Hours beyond the influence of the I-5 urban corridor, and just 75 miles inside Cape Flattery, lies a welcoming and protected natural harbor at the steep northern gateway to Washington’s Olympic National Park.
From this natural harbor, bustling Port Angeles was conceived and now offers a working waterfront with a nostalgic vibe and the surprise of unusual contrasts. For example, the historic timber town is spawning a growing composites manufacturing community, and the discovery of an ancient burial ground inspired a modern appreciation of the Klallam tribe’s culture.
Port Angeles’ maritime neighbor is Victoria, provincial capital of British Columbia, but the geography of the Olympic Peninsula and the formidable Strait of Juan de Fuca ensures wild, almost island-like isolation from more populous ports in the Salish Sea. Looking north from the shoreline on a recent fall afternoon, I viewed a busy fishing fleet, gleaming new Westport yachts, a Platypus Marine 550-ton Travelift, a lively rowing club, thriving wildlife, acres of logs, tour boats, and a changing array of anchored tankers awaiting service and resupply. However, looking to the south (and up) I was confronted with the peaks of the Olympic Mountains stabbing the sky just beyond the city limits, offering abundant recreation, quiet, and solitude.

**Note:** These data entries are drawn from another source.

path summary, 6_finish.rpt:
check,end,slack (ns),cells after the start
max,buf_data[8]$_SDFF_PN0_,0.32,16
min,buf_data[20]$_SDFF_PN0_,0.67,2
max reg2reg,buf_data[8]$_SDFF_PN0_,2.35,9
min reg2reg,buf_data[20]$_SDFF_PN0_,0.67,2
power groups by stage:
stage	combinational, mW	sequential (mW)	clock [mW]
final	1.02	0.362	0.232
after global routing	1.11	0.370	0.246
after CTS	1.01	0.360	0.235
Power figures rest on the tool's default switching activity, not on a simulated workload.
==> design/flow/design.v <==
localparam EGF_ORDER = 4;
localparam logic EGF_PRI_POL[EGF_ORDER : 0] = '{1, 0, 0, 1, 1};
localparam RS_COR_CAP = 2;
localparam RS_PAR_LEN = 2 * RS_COR_CAP;
localparam RS_COD_LEN = 2 ** EGF_ORDER - 1;
localparam RS_MES_LEN = RS_COD_LEN - RS_PAR_LEN;
localparam logic [RS_PAR_LEN : 0][EGF_ORDER - 1 : 0] RS_GEN_POL = '{'b0001, 'b1101, 'b1100, 'b1000, 'b0111};
localparam ENC_SYM_NUM = 4;
localparam CON_PHA_NUM = 3;
localparam FOR_PHA_NUM = 3;
typedef enum logic [$clog2(CON_PHA_NUM) - 1 : 0] {
    CON_IDL,
    CON_PRE,
    CON_WOR
} CON_PHASE;
typedef enum logic [$clog2(FOR_PHA_NUM) - 1 : 0] {
    FOR_IDL,
    FOR_HAL,
    FOR_FUL
} FOR_PHASE;
function logic [EGF_ORDER - 1 : 0] egf_mul (
    input [EGF_ORDER - 1 : 0] data_in_0,
    input [EGF_ORDER - 1 : 0] data_in_1
);
    logic redundant_bit;
    logic [EGF_ORDER - 1 : 0] returned_data;
    redundant_bit = '0;
    returned_data = '0;
    for (int i = 0; i < EGF_ORDER; i ++) begin
        redundant_bit = returned_data[EGF_ORDER - 1];
        for (int j = EGF_ORDER - 1; j >= 0; j --) begin
            returned_data[j] = returned_data[j - 1] ^ (redundant_bit & EGF_PRI_POL[j]) ^ (data_in_0[j] & data_in_1[EGF_ORDER - i - 1]);
        end
        returned_data[0] = (redundant_bit & EGF_PRI_POL[0]) ^ (data_in_0[0] & data_in_1[EGF_ORDER - i - 1]);
    end
    return returned_data;
endfunction
module enc_processor (
    input clk,
    input rst_n,
    input FOR_PHASE for_phase,
    input [RS_MES_LEN % ENC_SYM_NUM - 1 : 0][EGF_ORDER - 1 : 0] for_half_data,
    input [ENC_SYM_NUM - 1 : 0][EGF_ORDER - 1 : 0] for_full_data,
    output logic [RS_PAR_LEN - 1 : 0][EGF_ORDER - 1 : 0] pro_data,
    output logic [RS_PAR_LEN - 1 : 0][EGF_ORDER - 1 : 0] pro_data_reg
);
    always_ff @(posedge clk) begin
        if (for_phase == FOR_IDL) begin
            for (int i = RS_PAR_LEN - 1; i >= 0; i --) begin
                pro_data_reg[i] <= '0;
            end
        end else if (for_phase == FOR_HAL || for_phase == FOR_FUL) begin
            for (int i = RS_PAR_LEN - 1; i >= 0; i --) begin
                pro_data_reg[i] <= pro_data[i];
            end
        end else begin
            for (int i = RS_PAR_LEN - 1; i > 0; i --) begin
                pro_data_reg[i] <= pro_data_reg[i - 1];
            end
            pro_data_reg[0] <= '0;
        end
    end
    always_comb begin
        logic [RS_PAR_LEN - 1 : 0][EGF_ORDER - 1 : 0] pro_data_temp;
        pro_data_temp = pro_data_reg;
        if (for_phase == FOR_HAL) begin
            for (int i = RS_MES_LEN % ENC_SYM_NUM - 1; i >= 0; i --) begin
                for (int j = RS_PAR_LEN - 1; j > 0; j --) begin
                    pro_data[j] = pro_data_temp[j - 1] ^ egf_mul(for_half_data[i] ^ pro_data_temp[RS_PAR_LEN - 1], RS_GEN_POL[j]);
                end
                pro_data[0] = egf_mul(for_half_data[i] ^ pro_data_temp[RS_PAR_LEN - 1], RS_GEN_POL[0]);
                for (int j = RS_PAR_LEN - 1; j >= 0; j --) begin
                    pro_data_temp[j] = pro_data[j];
                end
            end
        end else if (for_phase == FOR_FUL) begin
            for (int i = ENC_SYM_NUM - 1; i >= 0; i --) begin
                for (int j = RS_PAR_LEN - 1; j > 0; j --) begin
                    pro_data[j] = pro_data_temp[j - 1] ^ egf_mul(for_full_data[i] ^ pro_data_temp[RS_PAR_LEN - 1], RS_GEN_POL[j]);
                end
                pro_data[0] = egf_mul(for_full_data[i] ^ pro_data_temp[RS_PAR_LEN - 1], RS_GEN_POL[0]);
                for (int j = RS_PAR_LEN - 1; j >= 0; j --) begin
                    pro_data_temp[j] = pro_data[j];
                end
            end
        end else begin
            pro_data = '0;
        end
    end
endmodule
==> design/flow/run.sh <==
#!/bin/bash
# OpenROAD 26Q1-2900-gdf79404cd8, Yosys 0.63+post, stock flow scripts
make -C /OpenROAD-flow-scripts/flow DESIGN_CONFIG=/design/flow/config.mk WORK_HOME=/design/flow/orfs finish
==> design/flow/config.mk <==
export PLATFORM = sky130hd
export DESIGN_NAME = enc_processor
export DESIGN_NICKNAME = enc_processor
export VERILOG_FILES = /design/flow/design.v
export SDC_FILE = /design/flow/constraint.sdc
export NUM_CORES = 4
export LEC_CHECK = 1
export CORE_UTILIZATION = 50
export SYNTH_HDL_FRONTEND = slang
==> design/flow/constraint.sdc <==
current_design enc_processor

set clk_period 6.4
set clk_io_pct 0.2

create_clock -name clk0 -period $clk_period [get_ports {clk}]

set non_clock_inputs [all_inputs -no_clocks]
set_input_delay [expr $clk_period * $clk_io_pct] -clock clk0 $non_clock_inputs
set_output_delay [expr $clk_period * $clk_io_pct] -clock clk0 [all_outputs]
==> reports/qor.yml <==
floorplanning:
  core-area_mm2: 0.00482
  ioPinCount: 64
  die_y_um: 73.4
  fp_util_pct: 52.9
  dieArea_mm2: 0.00538
  rows: 25
  die_x_um: 73.4
synth:
  avgSynthCellArea_um2: 10.1
  flop_cell: "dfxtp_1"
  ys_chip_area_mm2: 0.00255
  yosys_warnings: 0
  syn_inst: 252
  synth_area_mm2: 0.00255
  synth-seq-cells: 16
  ys_cells: 252
  synthDistinctLibCells: 25
  ys_seq_share_pct: 12.6
  synth-edff-count: 0
  async_reset_ff_share_pct: 0
grt:
  grt_first_pass_wirelength_mm: 9.65
  use_met1_pct: 42.0
  grt_use_met2_pct: 39.2
  grt_pass1_vias: 1824
  antenna_found_initial: 0
  track_usage_pct: 25.3
  gr-max-usage-layer: "met1"
  grt_max_degree: 20
  grt_overflow: 0
  met3_usage_pct: 2.50
placement:
  dpl.cell_count: 380
  dp_slack_ps: 719
  post-dp-hpwl_mm: 5.19
  io_buffer_count: 62
  place_congestion: 0.857
  dpl-instance-area_mm2: 0.00327
clock_network:
  root_buffer: "clkbuf_8"
  cts.sinks: 16
  cts_made_buffers: 3
  cts_hold_buf: 0
  tritoncts: "yes"
  insertion_delay_ps: 240
  cts_resized: 0
  htree_levels: 1
  clockBufferDepth: 2
  path_clk_slew_ps: 60
  cts_setup_buffers: 0
routing:
  wl_per_cell_um: 16.3
  drc: 0
  num_vias: 1840
  drt_iter0_drc: 47
  vias_per_cell: 4.80
  first_pass_iters: 4
  postRouteAntennaNets: 0
  wl_mm: 6.23
  n_antenna_cell: 0
final_timing:
  setup_viol: 0
  drv_slew: 0
  fin_ws_ps: 717
  hold_violations: 0
  max_slew_margin_pct: 41.1
  layout_min_cycle_time_ps: 5680
  fin_skew_ps: 0.893
  period_used_pct: 88.8
  worst-slew-pin-transition_ps: 878
  rsz0062_at_grt: "false"
  setup_tns_ps: 0
  fmax_mhz: 176
layout:
  fin_util_pct: 68.7
  final_cell_mix: "xnor2_1 (90), clkdlybuf4s50_1 (62), xor2_1 (32)"
  fill_cells: 414
  largest_reg_flops: 16
  lay_top_count: "xnor2_1"
  layout-drive-gt1-share_pct: 9.18
  syn_to_final_growth_pct: 29.9
  stdcell_count: 383
  fin_area_mm2: 0.00331
worst_setup_path:
  end_kind: "output pin"
  worstPathArrival_ps: 4400
  critPathLaunchType: "input pin"
  worstSetupPathType: "input pin to output pin"
  path_max_fanout: 4
  cp.required_ps: 5120
run_status:
  status: "completed"
worst_hold_path:
  holdCritPathClass: "flip-flop to flip-flop"
flow_run:
  openroad.warnings: 29
  drv_cap: 0
-- metal layers --
metal	wire [um]	part of all wire (%)
met1	3230	52
met2	2730	44
met3	261	4.2
met4	5	0.080
met5	0	0
-- synthesized netlist by cell type (4+ instances only) --
library cell	count	area share, %
clkbuf_1	6	0.88
xor2_1	32	11
dfxtp_1	16	13
xnor3_1	9	8.0
o21a_1	10	2.9
nor2_1	25	3.7
nand2_1	7	1.0
xnor2_2	11	7.0
and2_1	6	1.5
a22o_1	11	3.8
xnor2_1	90	31
xnor3_2	4	3.7
xnor2_4	4	4.3
-- final timing paths --
| kind | start | end | slack (ps) | cells past startpoint |
|---|---|---|---|---|
| worst min register to register | pro_data_reg[5] | pro_data_reg[9] | 590 | 2 |
| worst max-delay path | for_full_data[13] | pro_data[10] | 720 | 8 |
| worst max register to register | pro_data_reg[13] | pro_data_reg[10] | 3450 | 7 |
| worst min-delay path | pro_data_reg[5] | pro_data_reg[9] | 590 | 2 |
-- layout make-up --
type / count / area, um^2 / area share [%]
multi-input cells: 227 / 2190 / 66.3
repair buffers: 67 / 658 / 19.9
flip-flops and latches: 16 / 320 / 9.68
well taps: 67 / 83.8 / 2.53
clock buffers: 3 / 41.3 / 1.25
inverters: 3 / 11.3 / 0.340
-- worst max-delay path, stage by stage --
cell,delay [ps]
clkdlybuf4s50_1,510
xor2_1,210
xnor3_2,510
xnor3_2,490
xnor2_4,260
xnor3_1,450
a22o_1,280
clkdlybuf4s50_1,410
-- per-stage QoR --
stage / hold WS [ps]
floorplan: 532
global placement: 580
detailed placement: 591
CTS: 597
global route: 664
finish: 592
-- cell families (layout without fill, tap and decap cells) --
| group | after synthesis | count (layout) | synth area share [%] |
|---|---|---|---|
| xor gates and xnor gates | 155 | 155 | 69.1 |
| adders and majority gates | 3 | 3 | 1.47 |
| AOI/OAI and AO/OA | 27 | 27 | 8.20 |
| and+or+nand+nor | 41 | 41 | 6.98 |
| buffers and inverters | 9 | 73 | 1.33 |
| muxes | 1 | 1 | 0.393 |
| DFF | 16 | 16 | 12.6 |
$ cat design.v
`default_nettype none
module _nand(
    input wire a,
    input wire b,
    output wire out
);
    assign out = ~(a & b);
endmodule
`default_nettype wire
`default_nettype none
module _or(
    input wire a,
    input wire b,
    output wire out
);
    wire nand_a, nand_b;
    _nand nand_gate_a(
        .a(a),
        .b(a),
        .out(nand_a)
    );
    _nand nand_gate_b(
        .a(b),
        .b(b),
        .out(nand_b)
    );
    _nand nand_gate_ab(
        .a(nand_a),
        .b(nand_b),
        .out(out)
    );
endmodule
`default_nettype wire
`default_nettype none
module or16(
    input wire[15:0] a,
    input wire[15:0] b,
    output wire[15:0] out
);
    _or or_gate_0(
        .a(a[0]),
        .b(b[0]),
        .out(out[0])
    );
    _or or_gate_1(
        .a(a[1]),
        .b(b[1]),
        .out(out[1])
    );
    _or or_gate_2(
        .a(a[2]),
        .b(b[2]),
        .out(out[2])
    );
    _or or_gate_3(
        .a(a[3]),
        .b(b[3]),
        .out(out[3])
    );
    _or or_gate_4(
        .a(a[4]),
        .b(b[4]),
        .out(out[4])
    );
    _or or_gate_5(
        .a(a[5]),
        .b(b[5]),
        .out(out[5])
    );
    _or or_gate_6(
        .a(a[6]),
        .b(b[6]),
        .out(out[6])
    );
    _or or_gate_7(
        .a(a[7]),
        .b(b[7]),
        .out(out[7])
    );
    _or or_gate_8(
        .a(a[8]),
        .b(b[8]),
        .out(out[8])
    );
    _or or_gate_9(
        .a(a[9]),
        .b(b[9]),
        .out(out[9])
    );
    _or or_gate_10(
        .a(a[10]),
        .b(b[10]),
        .out(out[10])
    );
    _or or_gate_11(
        .a(a[11]),
        .b(b[11]),
        .out(out[11])
    );
    _or or_gate_12(
        .a(a[12]),
        .b(b[12]),
        .out(out[12])
    );
    _or or_gate_13(
        .a(a[13]),
        .b(b[13]),
        .out(out[13])
    );
    _or or_gate_14(
        .a(a[14]),
        .b(b[14]),
        .out(out[14])
    );
    _or or_gate_15(
        .a(a[15]),
        .b(b[15]),
        .out(out[15])
    );
endmodule
`default_nettype wire
===== flow/design.v =====
module pc(clock, inc, load, reset, reg_in, reg_out);
    input clock, inc, load, reset;   
    input [7:0] reg_in;      
    output [15:0] reg_out;     
    always @(posedge clock) begin        
        if(reset) begin
            reg_out <= 0;
        end
        else if(load) begin
            reg_out <= reg_in;
        end
        else if(inc) begin
            reg_out <= reg_in+1;
        end
    end
endmodule
--- design/flow/run.sh ---
#!/bin/bash
# OpenROAD 26Q1-2900-gdf79404cd8, Yosys 0.63+post, stock flow scripts
make -C /OpenROAD-flow-scripts/flow DESIGN_CONFIG=/design/flow/config.mk WORK_HOME=/design/flow/orfs finish
--- design/flow/design.v ---
`timescale 1ns / 1ps
module FREQ_measure(
    input wire clk_200M,           
    input wire rst_n,
    input wire sig_in,
    output reg [31:0] sig_freq_cnt_buf,
    output reg [31:0] ref_clk_cnt_buf
    );
    parameter max_ref_gate_cnt = 199_999_999;
    parameter max_ref_clk_100MHz_cnt = 0;
    reg [31:0] ref_gate_cnt;
    reg [31:0] sig_freq_cnt;
    reg sig_in_pos_detect_r0;
    reg sig_in_pos_detect_r1;
    wire sig_in_pos_detect;
    wire sig_in_neg_detect;
    reg ref_gate;
    reg ref_gate_pos_detect_r0;
    reg ref_gate_pos_detect_r1;
    wire ref_gate_pos_detect;
    wire ref_gate_neg_detect;
    reg real_gate;
    reg real_gate_pos_detect_r0;
    reg real_gate_pos_detect_r1;
    wire real_gate_neg_detect;
    reg ref_clk_100MHz;
    reg [31:0] ref_clk_100MHz_cnt;
    reg ref_clk_100MHz_pos_detect_r0;
    reg ref_clk_100MHz_pos_detect_r1;
    wire ref_clk_100MHz_pos_detect;
    reg [31:0] ref_clk_cnt;
    reg buffer_done;
    reg [31:0] buffer_done_cnt;
    initial begin
        sig_freq_cnt <= 32'd0;
        sig_freq_cnt_buf <= 32'd0;
        ref_clk_100MHz <= 1'b0;
        ref_clk_100MHz_cnt <= 32'd0;
        ref_clk_cnt <= 32'd0;
        ref_clk_cnt_buf <= 32'd0;
        ref_gate <= 1'b0;
        ref_gate_cnt <= 32'd0;
        ref_gate_pos_detect_r0 <= 1'b0;
        ref_gate_pos_detect_r1 <= 1'b0;
        real_gate <= 1'b0;
        real_gate_pos_detect_r0 <= 1'b0;
        real_gate_pos_detect_r1 <= 1'b0;
        sig_in_pos_detect_r0 <= 1'b0;
        sig_in_pos_detect_r1 <= 1'b0;
        buffer_done <= 1'b0;
        buffer_done_cnt <= 32'd0;
    end
    always @ (posedge clk_200M or negedge rst_n) begin
        if (!rst_n) begin
            ref_gate <= 1'b0;
            ref_gate_cnt <= 32'd0;
        end
        else if (ref_gate_cnt == max_ref_gate_cnt) begin
            ref_gate <= ~ ref_gate;
            ref_gate_cnt <= 32'd0;
        end
        else ref_gate_cnt <= ref_gate_cnt + 1;
    end
    always @ (posedge clk_200M) ref_clk_100MHz <= ~ ref_clk_100MHz;
    assign sig_in_pos_detect = (sig_in_pos_detect_r0 && 
                               !sig_in_pos_detect_r1) ? 1'b1: 1'b0;
    assign sig_in_neg_detect = (!sig_in_pos_detect_r0 &&
                                sig_in_pos_detect_r1) ? 1'b1: 1'b0;
    always @ (posedge clk_200M or negedge rst_n) begin
        if (!rst_n) begin
            sig_in_pos_detect_r0 <= 1'b0;
            sig_in_pos_detect_r1 <= 1'b0;
        end
        else begin
            sig_in_pos_detect_r0 <= sig_in;
            sig_in_pos_detect_r1 <= sig_in_pos_detect_r0;
        end
    end
    assign ref_clk_100MHz_pos_detect = (ref_clk_100MHz_pos_detect_r0 &&
                                      !ref_clk_100MHz_pos_detect_r1) ? 1'b1: 1'b0;
    always @ (posedge clk_200M or negedge rst_n) begin
        if (!rst_n) begin
            ref_clk_100MHz_pos_detect_r0 <= 1'b0;
            ref_clk_100MHz_pos_detect_r1 <= 1'b0;
        end
        else begin
            ref_clk_100MHz_pos_detect_r0 <= ref_clk_100MHz;
            ref_clk_100MHz_pos_detect_r1 <= ref_clk_100MHz_pos_detect_r0;
        end
    end
    assign ref_gate_pos_detect = (ref_gate_pos_detect_r0 &&
                                        !ref_gate_pos_detect_r1) ? 1'b1: 1'b0;
    assign ref_gate_neg_detect = (!ref_gate_pos_detect_r0 &&
                                        ref_gate_pos_detect_r1) ? 1'b1: 1'b0;                                       
    always @ (posedge clk_200M or negedge rst_n) begin
        if (!rst_n) begin
            ref_gate_pos_detect_r0 <= 1'b0;
            ref_gate_pos_detect_r1 <= 1'b0;
        end
        else begin
            ref_gate_pos_detect_r0 <= ref_gate;
            ref_gate_pos_detect_r1 <= ref_gate_pos_detect_r0;
        end
    end
    always @ (posedge clk_200M or negedge rst_n) begin
        if (!rst_n) begin
            real_gate <= 1'b0;
        end
        else if (ref_gate && sig_in_pos_detect) begin
            real_gate <= 1'b1;
        end
        else if (!ref_gate && sig_in_pos_detect) begin
            real_gate <= 1'b0;
        end
        else real_gate <= real_gate;
    end
    assign real_gate_neg_detect =  (!real_gate_pos_detect_r0 && 
                                    real_gate_pos_detect_r1) ? 1'b1: 1'b0;
    always @ (posedge clk_200M or negedge rst_n) begin
        if (!rst_n) begin
            real_gate_pos_detect_r0 <= 1'b0;
            real_gate_pos_detect_r1 <= 1'b0;
        end
        else begin
            real_gate_pos_detect_r0 <= real_gate;
            real_gate_pos_detect_r1 <= real_gate_pos_detect_r0;
        end
    end
    always @ (posedge clk_200M or negedge rst_n) begin
        if (!rst_n) begin
            ref_clk_cnt <= 32'd0;
        end
        else if (real_gate && ref_clk_100MHz_pos_detect) begin
            ref_clk_cnt <= ref_clk_cnt + 1;
        end
        else if (!real_gate && buffer_done) begin
            ref_clk_cnt <= 32'd0;
        end
        else ref_clk_cnt <= ref_clk_cnt;
    end
    always @ (posedge clk_200M or negedge rst_n) begin
        if (!rst_n) begin
            sig_freq_cnt <= 32'd0;
        end
        else if (real_gate && sig_in_pos_detect) begin
            sig_freq_cnt <= sig_freq_cnt + 1;
        end
        else if (!real_gate && buffer_done ) begin
            sig_freq_cnt <= 32'd0;
        end
        else sig_freq_cnt <= sig_freq_cnt;
    end
    always @ (posedge clk_200M or negedge rst_n) begin
        if (!rst_n) begin
            buffer_done <= 1'b0;
            buffer_done_cnt <= 32'd0;
        end
        else if (!real_gate && buffer_done_cnt != 20) begin
            buffer_done_cnt <= buffer_done_cnt + 1;
            buffer_done <= 1'b0;
        end
        else if (!real_gate && buffer_done_cnt == 20) begin
            buffer_done_cnt <= buffer_done_cnt;
            buffer_done <= 1'b1;
        end
        else if (real_gate) begin
            buffer_done_cnt <= 32'd0;
            buffer_done <= 1'b0;
        end
        else begin
            buffer_done <= buffer_done;
            buffer_done_cnt <= buffer_done_cnt;
        end
    end
    always @ (posedge clk_200M or negedge rst_n) begin
        if (!rst_n) begin
            sig_freq_cnt_buf <= 32'd0;
            ref_clk_cnt_buf <= 32'd0;
        end
        else if (real_gate_neg_detect) begin
            sig_freq_cnt_buf <= sig_freq_cnt;
            ref_clk_cnt_buf <= ref_clk_cnt;
        end
        else begin
            sig_freq_cnt_buf <= sig_freq_cnt_buf;
            ref_clk_cnt_buf <= ref_clk_cnt_buf;
        end
    end
endmodule
--- design/flow/constraint.sdc ---
current_design FREQ_measure

set clk_period 7.0
set clk_io_pct 0.2

create_clock -name clk0 -period $clk_period [get_ports {clk_200M}]

set non_clock_inputs [all_inputs -no_clocks]
set_input_delay [expr $clk_period * $clk_io_pct] -clock clk0 $non_clock_inputs
set_output_delay [expr $clk_period * $clk_io_pct] -clock clk0 [all_outputs]
--- design/flow/config.mk ---
export PLATFORM = sky130hd
export DESIGN_NAME = FREQ_measure
export DESIGN_NICKNAME = FREQ_measure
export VERILOG_FILES = /design/flow/design.v
export SDC_FILE = /design/flow/constraint.sdc
export NUM_CORES = 4
export LEC_CHECK = 1
export CORE_UTILIZATION = 40
==> CHANGELOG.md <==
### Physical design

* Largest net degree at the start of global routing at 61
* Seq share, synth at 0.543
* Synth top cells by count: dfrtp_1, nand2_1, mux2_2
* Row cnt at 55
* Initial antenna violation count at 0
* Setup TNS at 0 ns
* Final Slew Violations at 0
* Tightest Pin Transition at 0.898 ns
* #FFs+latches synth at 202
* CP endpoint kind: flip-flop
* WP data arrival at 3.26 ns
* Period utilization at 0.405
* Top cells by area: dfrtp_1, mux2_2, mux2i_1
* Post-synthesis chip area from yosys at 9300 um^2
* Avg WL per Cell at 15.1 um
* Xor/xnor share at 0.0264
* RSZ-0062 raised after global routing: no
* Fraction of the mapped netlist area in adder cells at 0.00673
* Late-Pin Clk Latency at 0.51 ns
* Top FF cell, synth: dfrtp_1
* RD Place Congestion at 0.840
* Crit path kind: flip-flop to flip-flop
* AO/OA Area Share at 0.0725
* Power per cell area at 216 nW/um^2
* Antenna Cells at 0
* Lkg Pwr at 4.92 nW
* First-pass GRT wire length at 31.5 mm
* Synth mux share at 0.120
* Run status: completed
* Num ports at 67
* # clock sinks at 202
* Startpoint Class: flip-flop
* Layout cell share with drive strength beyond 1 at 0.128
* Synth unique cells at 41
* Synthesized area at 9300 um^2
* DRT iter0 DRCs at 325
* GRT Total Usage at 0.164
* Clock slew at reported path FFs at 0.06 ns
* Gate count of the mapped netlist at 851
* Post-cts sizing count at 0
* Dpl hpwl at 11.8 mm
* CTS Buffer Depth at 3
* Root Buffer: clkbuf_16
* Via count at 6696
* Endpoints failing setup at 0
* Max stage delay cell, worst path: or4_1
* CP max stage delay at 0.90 ns
* Fin crit period at 2.83 ns
* Final WL at 18.4 mm
* Detailed Routing Iterations Pass 1 at 5
* Post-route cell area at 11000 um^2
* Most numerous cell in the Yosys netlist: dfrtp_1
* Yosys Warn Count at 1
* Worst slew margin at 0.397
* CTS tree: done
* Number of cells in Yosys stat at 851
* Area leader, netlist: dfrtp_1
* Crit path cell chain: buf_4, nand3b_1, or4_1, nor4_1, mux2i_1
* Die width at 154 um
* Grt total ovfl at 0
* I/O Buffers at 66
* Vias/cell at 5.50
* Area post-placement at 10300 um^2
* Area Growth Syn to Fin at 18.6%
* Maxcap violations at 0
* Dominant comb cell: simple AND/OR/NAND/NOR gates
* Cts hold-fix bufs at 0
* Detail Route Antenna Nets at 0
* Full die area at 23900 um^2
* Top-area cell type share of the netlist area at 0.541
* AND/OR/NAND/NOR Cells, Area Fraction at 0.209
* Worst vdd ir at 0.171 mV
* Synth Area per Inst at 10.9 um^2
* H-tree level count at 1
* Core region area at 22700 um^2
* Hold slack at 0.335 ns
* Class of the worst hold path: flip-flop to flip-flop
* Worst Path Required at 7.43 ns
* Log Warnings at 26
* Postcts setup bufs at 0
* Fin. Hold Viols at 0
* Vias in the first global route at 6269
* Asr flop ratio synth at 0.995
* Fillers at 1974
* EDFF count, synth at 0
* CTS Buf Count at 23
* Crit path max fanout at 48
* Clock Skew at 0.0107 ns
* Fmax at 0.353 GHz
* Residual DRC at 0
* Die Ht at 154 um
* Fp util at 0.410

The Port Angeles waterfront attracts fishermen, long-distance cruisers, hikers, cyclists, campers, and tourists passing to and from Vancouver Island and Washington destinations. Downtown is easily accessible to the marina and pleasantly walkable.
Not known for trendy liveliness, stubbornly vintage “P.A.” is showing signs of revival and transformation as new faces and jobs come to local industries and institutions. From any point on the waterfront, industry and maritime commerce are part of the landscape. Port Angeles has work to do before being considered gentrified, and doesn’t look like a typical visitor’s destination at all. But charm is there to be found—all it takes is curiosity and a bit of exploration.
Be advised that it isn’t always sleepy here, for a different face of the town comes forth on festival weekends. Don’t forget to start your adventures at the Visitor’s Center office, in the charming red brick building east of the ferry dock.